Subscribe to receive SETI Institute news weekly in your inbox.

Where in the Worlds has SETI Institute Been? - August 13 - 20, 2017

Where in the Worlds has SETI Institute Been? - August 13 - 20, 2017

Eclipse Binoculars
The Eclipse

As most people are undoubtedly aware, there was a total eclipse of the Sun on August 21, prompting a great deal of interest. In fact, we are lucky to experience eclipses on Earth – even though the Moon is much smaller than the Sun, its position in the sky, and distance from both Earth and the Sun are what make such eclipses possible. Apparently in the future, this will not be the case. “The size of the sun hasn’t really changed over the age of Earth,” said SETI Institute scientist Matija Ćuk in an interview with NPR, “but the moon has been moving away from Earth over eons. So, in the past it looked bigger.” As a result, in about 600 million years people on Earth will no longer experience eclipses.

When a similar occurrence takes place between other planets and moons, that is, an object moving across the face of another, it’s known as a transit. In a transit, the light from the object’s star may not be completely shadowed, but dimmed. This dimming makes it possible for space telescopes, such as Kepler, to identify exoplanet candidates. "Direct imaging works the same way as eclipses are used to observe the sun," said SETI Institute scientist Franck Marchis. "We simply block, or 'occult,' the bright light coming from the star, so we can see the faint features surrounding the star."

Ice on Mars and Planetary ProtectionIce on Mars and Planetary Protection

Odyssey is a NASA spacecraft in orbit around Mars – it launched in 2001 and is still in orbit today. Odyssey uses instruments such as spectrometers and a thermal imager to study Mars’ geology and radiation levels in the environment, as well as find evidence of past or present water and ice. One of the instruments on Odyssey measures neutrons, which are subatomic particles that do not have an electrical charge. Hydrogen is the only atom that does not contain a neutron and therefore these neutron measurements help researchers infer the presence of water and ice on or near the planet’s surface. Now, a reanalysis of data from Odyssey has resulted in a more detailed map showing increased presence of ice on Mars than previously known. One of the key learnings is that not only is there evidence of ice in the polar regions of Mars, but also in equatorial regions.

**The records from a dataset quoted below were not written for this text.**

### config.mk
export PLATFORM = sky130hd
export DESIGN_NAME = sseg_scan_ctrl_flat
export DESIGN_NICKNAME = d
export VERILOG_FILES = /design/src/rtl/sseg_pkg.sv /design/src/rtl/sseg_scan_ctrl_if.sv /design/src/rtl/hex_to_sseg.sv /design/src/rtl/sseg_scan_ctrl.sv /design/src/flat_wrapper.sv
export SDC_FILE = /design/constraint.sdc
export NUM_CORES = 1
export LEC_CHECK = 0
export CORE_UTILIZATION = 40
export CTS_BUF_LIST = sky130_fd_sc_hd__clkbuf_4
export DETAILED_ROUTE_END_ITERATION = 8
export HOLD_SLACK_MARGIN = 0.06
export PLACE_DENSITY_LB_ADDON = 0.15
export SLEW_MARGIN = 20
export SYNTH_ARGS = -nofsm -noshare
export SYNTH_HDL_FRONTEND = slang
export SYNTH_SLANG_ARGS = --single-unit
### constraint.sdc
create_clock -name M_CLOCK -period 3.25 [get_ports M_CLOCK]
set_input_delay 0.325 -clock M_CLOCK [delete_from_list [all_inputs] [get_ports M_CLOCK]]
set_output_delay 0.325 -clock M_CLOCK [all_outputs]
set_load 0.1 [all_outputs]
### src/rtl/sseg_pkg.sv
// Shared types and constants for the seven-segment scan controller.
// Segment patterns are active-low {g,f,e,d,c,b,a}.
package sseg_pkg;

    typedef enum logic [1:0] {
        OFF  = 2'd0,
        GAP  = 2'd1,
        SHOW = 2'd2
    } scan_state_t;

    localparam logic [6:0] SEG_OFF = 7'b1111111;

    localparam logic [3:0] DIGIT_EN [0:3] = '{4'b0111, 4'b1011, 4'b1101, 4'b1110};

    localparam logic [6:0] SEG_HEX_0 = 7'b1000000;
    localparam logic [6:0] SEG_HEX_1 = 7'b1111001;
    localparam logic [6:0] SEG_HEX_2 = 7'b0100100;
    localparam logic [6:0] SEG_HEX_3 = 7'b0110000;
    localparam logic [6:0] SEG_HEX_4 = 7'b0011001;
    localparam logic [6:0] SEG_HEX_5 = 7'b0010010;
    localparam logic [6:0] SEG_HEX_6 = 7'b0000010;
    localparam logic [6:0] SEG_HEX_7 = 7'b1111000;
    localparam logic [6:0] SEG_HEX_8 = 7'b0000000;
    localparam logic [6:0] SEG_HEX_9 = 7'b0011000;
    localparam logic [6:0] SEG_HEX_A = 7'b0001000;
    localparam logic [6:0] SEG_HEX_B = 7'b0000011;
    localparam logic [6:0] SEG_HEX_C = 7'b1000110;
    localparam logic [6:0] SEG_HEX_D = 7'b0100001;
    localparam logic [6:0] SEG_HEX_E = 7'b0000110;
    localparam logic [6:0] SEG_HEX_F = 7'b0001110;

endpackage

### src/rtl/sseg_scan_ctrl_if.sv
// Valid/ready port carrying new display contents into the scan controller.
interface sseg_scan_ctrl_if;
    logic        upd_valid;
    logic        upd_ready;
    logic [15:0] upd_value;
    logic [3:0]  upd_dp;
    logic [3:0]  upd_blank;

    modport master (
        output upd_valid,
        output upd_value,
        output upd_dp,
        output upd_blank,
        input  upd_ready
    );

    modport slave (
        input  upd_valid,
        input  upd_value,
        input  upd_dp,
        input  upd_blank,
        output upd_ready
    );
endinterface

### src/rtl/hex_to_sseg.sv
// Combinational hex nibble to active-low seven-segment pattern {g..a}.
module hex_to_sseg
    import sseg_pkg::*;
(
    input  logic [3:0] nibble,
    output logic [6:0] seg
);

    // Full 16-entry hex glyph table
    always_comb begin
        seg = SEG_OFF;
        case (nibble)
            4'h0:    seg = SEG_HEX_0;
            4'h1:    seg = SEG_HEX_1;
            4'h2:    seg = SEG_HEX_2;
            4'h3:    seg = SEG_HEX_3;
            4'h4:    seg = SEG_HEX_4;
            4'h5:    seg = SEG_HEX_5;
            4'h6:    seg = SEG_HEX_6;
            4'h7:    seg = SEG_HEX_7;
            4'h8:    seg = SEG_HEX_8;
            4'h9:    seg = SEG_HEX_9;
            4'hA:    seg = SEG_HEX_A;
            4'hB:    seg = SEG_HEX_B;
            4'hC:    seg = SEG_HEX_C;
            4'hD:    seg = SEG_HEX_D;
            4'hE:    seg = SEG_HEX_E;
            4'hF:    seg = SEG_HEX_F;
            default: seg = SEG_OFF;
        endcase
    end

endmodule

### src/rtl/sseg_scan_ctrl.sv
// Four-digit common-anode scan controller with blanking gaps and
// frame-aligned double-buffered content updates.
module sseg_scan_ctrl
    import sseg_pkg::*;
#(
    parameter int DIGIT_CYCLES = 50000,
    parameter int BLANK_CYCLES = 500
) (
    input  logic                    M_CLOCK,
    input  logic                    RESET,
    input  logic                    en,
    sseg_scan_ctrl_if.slave         upd,
    output logic [3:0]              IO_SSEGD,
    output logic [7:0]              IO_SSEG,
    output logic                    frame_tick
);

    localparam int MAX_CYC = (DIGIT_CYCLES > BLANK_CYCLES) ? DIGIT_CYCLES : BLANK_CYCLES;
    localparam int CNT_W   = (MAX_CYC > 1) ? $clog2(MAX_CYC) : 1;

    localparam logic [CNT_W-1:0] CNT_ZERO   = CNT_W'(32'd0);
    localparam logic [CNT_W-1:0] CNT_ONE    = CNT_W'(32'd1);
    localparam logic [CNT_W-1:0] BLANK_LAST = CNT_W'(BLANK_CYCLES - 32'sd1);
    localparam logic [CNT_W-1:0] DIGIT_LAST = CNT_W'(DIGIT_CYCLES - 32'sd1);

    scan_state_t      state_r, state_s;
    logic [1:0]       dig_r, dig_s;
    logic [CNT_W-1:0] cnt_r, cnt_s;
    logic             boundary_s;

    logic [15:0]      act_value_r, sh_value_r;
    logic [3:0]       act_dp_r, sh_dp_r;
    logic [3:0]       act_blank_r, sh_blank_r;
    logic             pending_r;
    logic             ready_r;
    logic             xfer_s;

    logic [1:0]       sel_s;
    logic [3:0]       nib_s;
    logic [6:0]       hex_seg_s;
    logic [3:0]       ssegd_s;
    logic [7:0]       seg_s;

    assign upd.upd_ready = ready_r;
    assign xfer_s        = upd.upd_valid & ready_r;

    // Next scan position; en low parks the scan in OFF from any state
    always_comb begin
        state_s    = state_r;
        dig_s      = dig_r;
        cnt_s      = cnt_r;
        boundary_s = 1'b0;
        if (!en) begin
            state_s = OFF;
            dig_s   = 2'd0;
            cnt_s   = CNT_ZERO;
        end else begin
            case (state_r)
                OFF: begin
                    state_s = GAP;
                    dig_s   = 2'd0;
                    cnt_s   = CNT_ZERO;
                end
                GAP: begin
                    if (cnt_r == BLANK_LAST) begin
                        state_s = SHOW;
                        cnt_s   = CNT_ZERO;
                    end else begin
                        cnt_s = cnt_r + CNT_ONE;
                    end
                end
                SHOW: begin
                    if (cnt_r == DIGIT_LAST) begin
                        state_s    = GAP;
                        dig_s      = dig_r + 2'd1;
                        cnt_s      = CNT_ZERO;
                        boundary_s = (dig_r == 2'd3);
                    end else begin
                        cnt_s = cnt_r + CNT_ONE;
                    end
                end
                default: begin
                    state_s = OFF;
                    dig_s   = 2'd0;
                    cnt_s   = CNT_ZERO;
                end
            endcase
        end
    end

    // Digit 0 lives in the most-significant nibble and bit 3 of dp/blank
    assign sel_s = 2'd3 - dig_s;

    // Select the active nibble for the digit about to be shown
    always_comb begin
        nib_s = 4'h0;
        case (dig_s)
            2'd0:    nib_s = act_value_r[15:12];
            2'd1:    nib_s = act_value_r[11:8];
            2'd2:    nib_s = act_value_r[7:4];
            2'd3:    nib_s = act_value_r[3:0];
            default: nib_s = 4'h0;
        endcase
    end

    hex_to_sseg u_hex (
        .nibble (nib_s),
        .seg    (hex_seg_s)
    );

    // Pin values derived from the next state so pins switch with the state
    always_comb begin
        ssegd_s = 4'b1111;
        seg_s   = 8'hFF;
        if (state_s == SHOW) begin
            ssegd_s = DIGIT_EN[dig_s];
            if (act_blank_r[sel_s]) begin
                seg_s = 8'hFF;
            end else begin
                seg_s = {~act_dp_r[sel_s], hex_seg_s};
            end
        end else begin
            ssegd_s = 4'b1111;
            seg_s   = 8'hFF;
        end
    end

    // Scan FSM, registered pins and the shadow/active content buffers
    always_ff @(posedge M_CLOCK) begin
        if (RESET) begin
            state_r     <= OFF;
            dig_r       <= 2'd0;
            cnt_r       <= CNT_ZERO;
            frame_tick  <= 1'b0;
            IO_SSEGD    <= 4'b1111;
            IO_SSEG     <= 8'hFF;
            act_value_r <= 16'h0000;
            act_dp_r    <= 4'b0000;
            act_blank_r <= 4'b1111;
            sh_value_r  <= 16'h0000;
            sh_dp_r     <= 4'b0000;
            sh_blank_r  <= 4'b0000;
            pending_r   <= 1'b0;
            ready_r     <= 1'b1;
        end else begin
            state_r    <= state_s;
            dig_r      <= dig_s;
            cnt_r      <= cnt_s;
            frame_tick <= boundary_s;
            IO_SSEGD   <= ssegd_s;
            IO_SSEG    <= seg_s;
            // A transfer needs pending low, so it never collides with a swap
            if (boundary_s && pending_r) begin
                act_value_r <= sh_value_r;
                act_dp_r    <= sh_dp_r;
                act_blank_r <= sh_blank_r;
                pending_r   <= 1'b0;
                ready_r     <= 1'b1;
            end else if (xfer_s) begin
                sh_value_r <= upd.upd_value;
                sh_dp_r    <= upd.upd_dp;
                sh_blank_r <= upd.upd_blank;
                pending_r  <= 1'b1;
                ready_r    <= 1'b0;
            end
        end
    end

endmodule

### src/flat_wrapper.sv
// flat-port wrapper written by rule: the top's interface ports become plain ports
module sseg_scan_ctrl_flat import sseg_pkg::*;
#(
    parameter int DIGIT_CYCLES = 50000,
    parameter int BLANK_CYCLES = 500
)
  (M_CLOCK, RESET, en, IO_SSEGD, IO_SSEG, frame_tick, upd_upd_valid, upd_upd_value, upd_upd_dp, upd_upd_blank, upd_upd_ready);
  sseg_scan_ctrl_if upd_i ();
  input  logic M_CLOCK;
  input  logic RESET;
  input  logic en;
  output logic [3:0] IO_SSEGD;
  output logic [7:0] IO_SSEG;
  output logic frame_tick;
  input wire logic [$bits(upd_i.upd_valid)-1:0] upd_upd_valid;
  input wire logic [$bits(upd_i.upd_value)-1:0] upd_upd_value;
  input wire logic [$bits(upd_i.upd_dp)-1:0] upd_upd_dp;
  input wire logic [$bits(upd_i.upd_blank)-1:0] upd_upd_blank;
  output wire logic [$bits(upd_i.upd_ready)-1:0] upd_upd_ready;
  assign upd_i.upd_valid = upd_upd_valid;
  assign upd_i.upd_value = upd_upd_value;
  assign upd_i.upd_dp = upd_upd_dp;
  assign upd_i.upd_blank = upd_upd_blank;
  assign upd_upd_ready = upd_i.upd_ready;
  sseg_scan_ctrl #(.DIGIT_CYCLES(DIGIT_CYCLES), .BLANK_CYCLES(BLANK_CYCLES)) u_core (.M_CLOCK(M_CLOCK), .RESET(RESET), .en(en), .upd(upd_i), .IO_SSEGD(IO_SSEGD), .IO_SSEG(IO_SSEG), .frame_tick(frame_tick));
endmodule
==> flow_summary.ini, run 1 <==
[synth]
syn-cell-area_um2 = 3680
yosysMostFrequentCell = nand2_1
synth_top_area_share_pct = 45.1
avgSynthCellArea_um2 = 8.54
yosysWarnings = 0
synth_nets = 471
ys_seq_elements = 83
synth_edf_count = 0
yosysSeqAreaShare_pct = 45.1
synth_flop_cell = dfxtp_1
async_reset_ff_share_pct = 0
synth_largest_area_cell = dfxtp_1
synth_commonest_cells = nand2_1 (101), dfxtp_1 (83), a21oi_1 (46)
yosysUniqueCellTypes = 49
yosys-top-cells-area = dfxtp_1 (45%), nand2_1 (10%), a21oi_1 (6.3%)
syn_inst = 431

[routing]
post-route-drc-count = 1
via_per_inst = 5.14
routed-via-count = 3117
postRouteAntennaNets = 0
wl_per_cell_um = 13.4
first_pass_iters = 7
postRouteWirelength_mm = 8.10
drt_first_iter_violations = 102

[clock_network]
clkSinkCount = 83
cts_tree = yes
clk_pin_slew_ns = 0.16
clkLatencyLatePin_ns = 0.44
cts_root_buffer = clkbuf_4
htreeDepth = 3
numCtsBuffers = 9
ctsLongestPathBuffers = 2

[power_and_ir_drop]
total_power_w = 0.00171
p_leak_nw = 1.68
p_int_w = 0.00126
power_frac_comb_pct = 6.1
seq_power_share_pct = 61.3
p_sw_share_pct = 26.6
power_switching_w = 0.000454
peakVddDrop_uv = 193
powerDensity_nw_per_um2 = 376
p_clk_share_pct = 32.7

[setup_path]
critPathLaunch = u_core.cnt_r[7]$_SDFF_PP0_
cp.buffers_inverters = 2
cpMaxStageDelayCell = or4b_4
cp_max_fo = 4
ff2ff_path_depth = 11
arrival_ns = 3.50
cp-start-kind = register
cp-end-kind = register
r2r_start = u_core.cnt_r[7]$_SDFF_PP0_
cp.required_ns = 3.58
r2r_setup_slack_ns = 0.08
cpPeakStageDelay_ns = 0.55
critical_path_class = register to register
path_depth = 11
cp_cell_sequence = buf_4 > or4b_4 > o41a_1 > o21ai_2 > a21oi_4 > mux2_4 > ha_4 > inv_2 > mux4_2 > nor2_2 > o31ai_2
cpLargestDelayFamily = compound AO/OA/AOI/OAI gates

[global_route]
grt_max_degree = 57
grt_usage_pct = 18.0
grt_overflow = 0
grt_pass1_wl_mm = 14.0
grt_pass1_vias = 3023
antenna_found_initial = 0

[die]
pin_count = 42
die_x_um = 97.9
dieArea_um2 = 9590
start_util_pct = 41.8
num_rows = 34
die_h_um = 97.9
core-area_um2 = 8810

[timing]
period_needed_ns = 3.17
setup_violations = 0
tightestPinTransition_ns = 1.00
fin_skew_ns = 0.0255
hold_violations = 0
drv_slew = 0
max_freq_mhz = 316
tns_ns = 0
slew_headroom_pct = 33.2
post-route-period-util_pct = 97.4
timing.final.ws_setup_ns = 0.0839

[job]
maxCapViolations = 0

[worst_hold_path]
hold_start = upd_upd_value[4]
whs_path_depth = 3
hold_path_class = primary input to register

[final_layout]
drive_gt1_share_pct = 14.3
final_nets = 533
syn_to_final_growth_pct = 23.4
final_core_util_pct = 51.6
n_fill_cell = 871
n_antenna_cell = 0

[place]
dp_slack_ns = -0.138
port-buffer-count = 41
hpwl_mm = 5.88
gp_congestion = 0.766

[run_status]
violations = design-rule violations
status = finished, violations left
[tightest hold or removal path: stages]
cell             delay, ns
clkdlybuf4s50_1       0.39
nand2_1               0.05
a21oi_1               0.05
[layout make-up]
| class | count | area, um2 | area share [%] |
|---|---|---|---|
| clock buffers | 9 | 67.6 | 1.49 |
| clock inverters | 7 | 61.3 | 1.35 |
| inverters | 11 | 41.3 | 0.908 |
| multi-input cells | 317 | 1950 | 42.8 |
| flip-flops and latches | 83 | 1660 | 36.6 |
| well taps | 108 | 135 | 2.97 |
| repair buffers | 71 | 631 | 13.9 |
[path summary, 6_finish.rpt]
kind                                             to
setup reg to reg       u_core.IO_SSEG[3]$_SDFF_PP1_
hold reg to reg     u_core.act_dp_r[3]$_SDFFE_PP0P_
setup / recovery       u_core.IO_SSEG[3]$_SDFF_PP1_
hold / removal    u_core.sh_value_r[4]$_SDFFE_PP0P_
[kinds of logic (layout without fill, tap and decap cells)]
| family | count (synthesis) | in the layout | synth area share [%] |
|---|---|---|---|
| simple gates | 191 | 191 | 24.1 |
| mux | 19 | 19 | 5.95 |
| buf+inv | 31 | 98 | 3.47 |
| compound gates | 77 | 77 | 13.0 |
| flops | 83 | 83 | 45.1 |
| fa+ha+maj | 12 | 12 | 4.08 |
| xor+xnor | 18 | 18 | 4.28 |
[power groups by stage]
stage	Clock (W)	Combinational (W)	Sequential, W
final	0.000559	0.000104	0.00105
after global routing	0.000624	0.000115	0.00105
after CTS	0.000578	0.000104	0.00105
after detailed placement	0	0.000104	0.00107
after global placement	0	0.000103	0.00107
after floorplan	0	0.0000469	0.00107
[state kept, by name, indices dropped and copies added (netlist names), 4 cells and up]
register / count
u_core.sh_value_r: 16
u_core.cnt_r: 16
u_core.sh_dp_r: 4
u_core.IO_SSEGD: 4
u_core.act_value_r: 16
u_core.sh_blank_r: 4
u_core.act_dp_r: 4
u_core.act_blank_r: 4
u_core.IO_SSEG: 8
[placed cells by master (no fill, tap or decap), types with 2 or more instances in the layout]
master             n
a211o_1            2
a211oi_1           8
a21oi_1           46
and2_1             4
and3_1             7
and4_1             3
buf_4             30
clkbuf_4           9
clkdlybuf4s50_1   40
clkinv_4           3
clkinvlp_4         2
dfxtp_1           81
dfxtp_2            2
ha_1              11
inv_1             10
mux2_2             2
mux2_4             2
mux2i_1           13
nand2_1          101
nand3_1           20
nand3b_1           2
nand4_1            4
nor2_1            27
nor2b_1            2
nor3_1             9
nor4_1             3
o211ai_1           2
o21a_1             2
o21ai_0            2
xnor2_1            7
xor2_1            11
[metal layers]
layer	up-vias	share of wire (%)	global-route usage [%]
met5	-	0	0
met1	1446	50	24.4
met3	9	3.3	3.08
li1	1610	-	-
met4	0	1.4	7.23
met2	52	45	28.3
[stage by stage]
stage                     std cells  instance area [um2]  hold slack [ns]
after floorplan                 431                 3680            0.425
after global placement          588                 4350            0.440
after detailed placement        588                 4350            0.446
after CTS                       604                 4490            0.381
after global routing            606                 4550            0.400
final                           606                 4550            0.406
[what timing repair did]
item / 4_1_cts / 5_1_grt
pin swaps: 0 / 5
setup buffers: 0 / 2
gates cloned: 0 / 0
hold buffers: 0 / 0
endpoints found under the setup margin: 4 / 2
resized for setup: 2 / 11
Power figures use the tool's default switching activity.
==> run 2: changes to the inputs <==
--- a/config.mk
+++ b/config.mk
@@ -5,7 +5,9 @@
 export SDC_FILE = /design/constraint.sdc
 export NUM_CORES = 1
 export LEC_CHECK = 0
-export CORE_UTILIZATION = 40
+export CELL_PAD_IN_SITES_DETAIL_PLACEMENT = 0
+export CELL_PAD_IN_SITES_GLOBAL_PLACEMENT = 2
+export CORE_UTILIZATION = 35
 export CTS_BUF_LIST = sky130_fd_sc_hd__clkbuf_4
 export DETAILED_ROUTE_END_ITERATION = 8
 export HOLD_SLACK_MARGIN = 0.06
==> flow_summary.ini, run 2 (same netlist as run 1, synthesis figures left out) <==
[setup_path]
arrival_ns = 3.49
cp-start-kind = register
cp-end-kind = register
cp_max_fo = 6
r2r_setup_slack_ns = 0.12
r2r_end = u_core.IO_SSEG[3]$_SDFF_PP1_
cp.required_ns = 3.61
r2r_start = u_core.cnt_r[10]$_SDFF_PP0_
critical_path_class = register to register
ff2ff_path_depth = 10

[final_layout]
final_nets = 515
syn_to_final_growth_pct = 20.7
reg_top3 = u_core.act_value_r x16, u_core.cnt_r x16, u_core.sh_value_r x16
n_antenna_cell = 0
n_fill_cell = 1095
layout_common_cells = nand2_1 (101), dfxtp_1 (83), a21oi_1 (46)
drive_gt1_share_pct = 9.17
final_common_cell = nand2_1
final_core_util_pct = 43.2

[clock_network]
clkSinkCount = 83
ctsLongestPathBuffers = 2
cts_setup_buffers = 0
cts-hold-fix-buffers = 0
htreeDepth = 3
cts_tree = yes
clk_pin_slew_ns = 0.15
cts_root_buffer = clkbuf_4
numCtsBuffers = 9
clkLatencyLatePin_ns = 0.46

[timing]
tightestPinTransition_ns = 1.04
slew_headroom_pct = 30.4
post-route-period-util_pct = 96.4
setup_violations = 0
hold_violations = 0
period_needed_ns = 3.13
fin_skew_ns = 0.0171
timing.final.ws_setup_ns = 0.118
drv_slew = 0
max_freq_mhz = 319

[place]
port-buffer-count = 41
gp_congestion = 0.812
dp_slack_ns = 0.175
hpwl_mm = 5.98

[die]
pin_count = 42
die_x_um = 105
core-area_um2 = 10300
start_util_pct = 35.8
die_h_um = 105
num_rows = 37
dieArea_um2 = 10900

[global_route]
grt_overflow = 0
grt_pass1_vias = 2816
grt_pass1_wl_mm = 14.0
antenna_found_initial = 0
grt_max_degree = 57
grt_usage_pct = 16.2

[run_status]
status = completed

[routing]
wl_per_cell_um = 13.7
post-route-drc-count = 0
postRouteAntennaNets = 0
first_pass_iters = 4
drt_first_iter_violations = 111
postRouteWirelength_mm = 8.43
via_per_inst = 4.94
routed-via-count = 3042

[worst_hold_path]
hold_path_class = primary input to register
whs_path_depth = 3
holdPathEnd = u_core.sh_dp_r[3]$_SDFFE_PP0P_
hold_start = upd_upd_dp[3]

[power_and_ir_drop]
powerDensity_nw_per_um2 = 405
p_leak_nw = 1.60
peakVddDrop_uv = 228

[job]
maxCapViolations = 0
==> run 2: cell count changes in the layout (fill, tap and decap cells not counted), moves of 2 or more <==
cell	change
clkinv_4	-2
dfxtp_2	-2
buf_4	-19
dfxtp_1	+2
==> run 2: per-layer routing <==
| metal | wire (um) | track usage, % | up-vias |
|---|---|---|---|
| met2 | 3800 | 24.7 | 57 |
| met1 | 4230 | 22.2 | 1392 |
| met3 | 278 | 3.81 | 9 |
| li1 | - | - | 1584 |
| met4 | 119 | 6.14 | 0 |
| met5 | 0 | 0 | - |
==> run 2: report_power, final <==
| part | internal (W) | switching, W |
|---|---|---|
| sequential | 0.00104 | 0.0000114 |
| clock | 0.000248 | 0.000404 |
| combinational | 0.0000479 | 0.0000527 |
| total | 0.00133 | 0.000468 |
==> run 2: how the worst max path moves through the flow <==
stage,start,slack [ns],end
2_1_floorplan,u_core.cnt_r[10]$_SDFF_PP0_,0.29,u_core.IO_SSEG[3]$_SDFF_PP1_
3_3_place_gp,u_core.cnt_r[10]$_SDFF_PP0_,0.25,u_core.IO_SSEG[3]$_SDFF_PP1_
3_5_place_dp,u_core.cnt_r[0]$_SDFF_PP0_,0.17,u_core.IO_SSEG[3]$_SDFF_PP1_
4_1_cts,u_core.cnt_r[0]$_SDFF_PP0_,0.15,u_core.IO_SSEG[3]$_SDFF_PP1_
5_1_grt,u_core.cnt_r[10]$_SDFF_PP0_,-0.03,u_core.IO_SSEG[3]$_SDFF_PP1_
6_report,u_core.cnt_r[10]$_SDFF_PP0_,0.12,u_core.IO_SSEG[3]$_SDFF_PP1_
==> run 2: layout make-up <==
| cell class | instances | area [um2] | area share (%) |
|---|---|---|---|
| clock buffers | 9 | 67.6 | 1.52 |
| clock inverters | 7 | 85.1 | 1.91 |
| inverters | 11 | 41.3 | 0.929 |
| well taps | 136 | 170 | 3.83 |
| multi-input cells | 317 | 1910 | 43.0 |
| flip-flops and latches | 83 | 1660 | 37.4 |
| repair buffers | 53 | 508 | 11.4 |
==> run 2: timing repair <==
item	4_1_cts	5_1_grt
endpoints found under the setup margin	0	3
endpoints found under the hold margin	0	0
gates resized for setup	0	2
==> run 2: stage by stage <==
| step | TNS, ns | cells | instance area, um2 | hold WS [ns] | total power (W) |
|---|---|---|---|---|---|
| after floorplan | 0 | 431 | 3680 | 0.425 | 0.00112 |
| after global placement | 0 | 600 | 4280 | 0.442 | 0.00117 |
| after detailed placement | 0 | 600 | 4280 | 0.446 | 0.00117 |
| after CTS | 0 | 616 | 4430 | 0.363 | 0.00183 |
| after global routing | -0.0454 | 616 | 4440 | 0.369 | 0.00189 |
| final | 0 | 616 | 4440 | 0.393 | 0.00180 |
==> run 2: worst max-delay path, stage by stage (launching register included) <==
cell and delay [ns]:
dfxtp_1 0.38, or4_4 0.56, o41a_1 0.50, o21ai_1 0.25
a21oi_2 0.14, mux2_4 0.35, ha_1 0.30, inv_1 0.10
mux4_1 0.28, nor2_1 0.10, o31ai_1 0.08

This evidence of equatorial ice raises questions about planetary protection, which is not only concerned with protecting Earth from possible microbial alien life, but also with protecting the environments of other planets. If traces of water, not just ice, are present in these equatorial regions of Mars, it’s possible, though unlikely, that Earth microbes that survived spacecraft sterilization and hitched a ride to Mars could potentially survive on Mars. “You don’t want to take anything to an area where it could live or be preserved,” said SETI Institute scientist John Rummel. John suggested that Mars’ current environment couldn’t sustain Earth organisms, but if landing equipment generated heat that could melt existing ice on Mars, that could present a problem.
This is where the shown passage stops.